Automatically constructs derivatives via an additional collocation method, which can be either a collocation or an interpolation from `DataInterpolations.jl`

wrapped by an `InterpolationMethod`

provided by the `collocation`

keyworded argument.

`DataDrivenDiffEq.DirectDataset`

— FunctionA direct `DataDrivenDataset`

useable for problems of the form `f(x,p,t,u) ↦ y`

.

```
DirectDataset(s; name, kwargs...)
```

## DataSampler

`DataDrivenDiffEq.DataSampler`

— Type`struct DataSampler{T} <: DataDrivenDiffEq.AbstractSampler`

A simple sampler container. Takes in `AbstractSampler`

s to apply onto a `DataDrivenProblem`

in the order they are given. If a `Split`

sampler is provided, then it will be moved to the first index by definition.

`DataDrivenDiffEq.Split`

— Type`struct Split <: DataDrivenDiffEq.AbstractSampler`

Performs a train test split of the `DataDrivenProblem`

where `ratio`

defines the (rough) percentage of training data.

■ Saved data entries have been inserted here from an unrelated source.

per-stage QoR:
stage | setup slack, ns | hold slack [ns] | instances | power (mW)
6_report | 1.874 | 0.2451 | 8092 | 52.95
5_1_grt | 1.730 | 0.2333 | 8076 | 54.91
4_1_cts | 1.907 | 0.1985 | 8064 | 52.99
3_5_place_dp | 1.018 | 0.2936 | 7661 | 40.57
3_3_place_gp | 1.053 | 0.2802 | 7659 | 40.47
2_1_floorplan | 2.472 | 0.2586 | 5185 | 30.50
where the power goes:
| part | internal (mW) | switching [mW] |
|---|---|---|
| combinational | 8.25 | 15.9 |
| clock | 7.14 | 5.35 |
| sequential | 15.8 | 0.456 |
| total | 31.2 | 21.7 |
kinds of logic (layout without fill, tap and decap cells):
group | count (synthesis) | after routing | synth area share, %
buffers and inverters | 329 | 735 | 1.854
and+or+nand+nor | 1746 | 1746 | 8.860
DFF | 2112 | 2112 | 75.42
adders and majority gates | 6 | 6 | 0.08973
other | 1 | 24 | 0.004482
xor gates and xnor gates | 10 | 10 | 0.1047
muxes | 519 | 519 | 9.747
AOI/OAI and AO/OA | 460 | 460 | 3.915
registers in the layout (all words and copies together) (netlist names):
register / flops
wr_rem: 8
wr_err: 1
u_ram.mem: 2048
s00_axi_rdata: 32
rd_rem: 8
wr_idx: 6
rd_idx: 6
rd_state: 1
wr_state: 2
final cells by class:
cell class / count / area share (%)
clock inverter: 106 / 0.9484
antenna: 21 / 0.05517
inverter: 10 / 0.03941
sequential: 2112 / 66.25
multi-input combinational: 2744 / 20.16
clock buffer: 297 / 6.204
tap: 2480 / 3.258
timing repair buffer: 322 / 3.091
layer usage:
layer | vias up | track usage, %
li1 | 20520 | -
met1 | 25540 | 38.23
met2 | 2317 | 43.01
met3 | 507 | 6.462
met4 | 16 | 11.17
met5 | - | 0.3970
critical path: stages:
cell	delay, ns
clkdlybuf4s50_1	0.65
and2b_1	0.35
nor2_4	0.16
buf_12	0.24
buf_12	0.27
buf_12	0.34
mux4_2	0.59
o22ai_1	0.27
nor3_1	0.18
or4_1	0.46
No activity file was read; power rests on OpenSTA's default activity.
[config.mk]
export PLATFORM = sky130hd
export DESIGN_NAME = cpu_bus_bridge
export DESIGN_NICKNAME = d
export VERILOG_FILES = /design/src/rtl/cpu_bus_bridge.sv
export SDC_FILE = /design/constraint.sdc
export NUM_CORES = 1
export LEC_CHECK = 0
export BUFFER_PORTS_ARGS = -buffer_cell sky130_fd_sc_hd__buf_2
export CORE_MARGIN = 2
export CORE_UTILIZATION = 52
export DETAILED_ROUTE_END_ITERATION = 12
export PLACE_DENSITY = 0.88
export SLEW_MARGIN = 20
export SYNTH_ARGS = -nofsm -noshare
export SYNTH_HDL_FRONTEND = slang
export SYNTH_SLANG_ARGS = --single-unit
[constraint.sdc]
create_clock -name i_cpu_clk -period 2.4 [get_ports i_cpu_clk]
set_input_delay 0 -clock i_cpu_clk [delete_from_list [all_inputs] [get_ports i_cpu_clk]]
set_output_delay 0 -clock i_cpu_clk [all_outputs]
set_load 0.005 [all_outputs]
`config.mk`:
```
export PLATFORM = sky130hd
export DESIGN_NAME = dac_data_rx_align
export DESIGN_NICKNAME = d
export VERILOG_FILES = /design/src/rtl/dac_data_rx_align.sv
export SDC_FILE = /design/constraint.sdc
export NUM_CORES = 1
export LEC_CHECK = 0
export CORE_MARGIN = 4
export CORE_UTILIZATION = 40
export CTS_CLUSTER_SIZE = 12
export DETAILED_ROUTE_END_ITERATION = 6
export PLACE_DENSITY_LB_ADDON = 0.1
export SYNTH_ARGS = -nofsm -noshare
export SYNTH_HDL_FRONTEND = slang
export SYNTH_SLANG_ARGS = --single-unit
```
`constraint.sdc`:
```
create_clock -name i_sclk -period 5.05 [get_ports i_sclk]
set_clock_uncertainty 0.2 [all_clocks]
set_input_delay 1.01 -clock i_sclk [delete_from_list [all_inputs] [get_ports i_sclk]]
set_output_delay 1.01 -clock i_sclk [all_outputs]
set_load 0.01 [all_outputs]
```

The optional keyword `shuffle`

indicates to sample from random shuffles of the data, allowing for repetition.

Returns ranges for training and testing data.

`DataDrivenDiffEq.Batcher`

— Type`struct Batcher <: DataDrivenDiffEq.AbstractSampler`

Partitions the `DataDrivenProblem`

into `n`

equal partitions. If used after performing a train test `Split`

, works just on the training data.

The optional keyword `shuffle`

indicates to sample from random shuffles of the data, allowing for repetition.

The optional keyword `repeated`

indicates to allow for repeated sampling of data points.

`batchsize_min`

is the minimum batchsize, which should be used within each partition of the dataset.

Returns ranges for each partition of the provided data.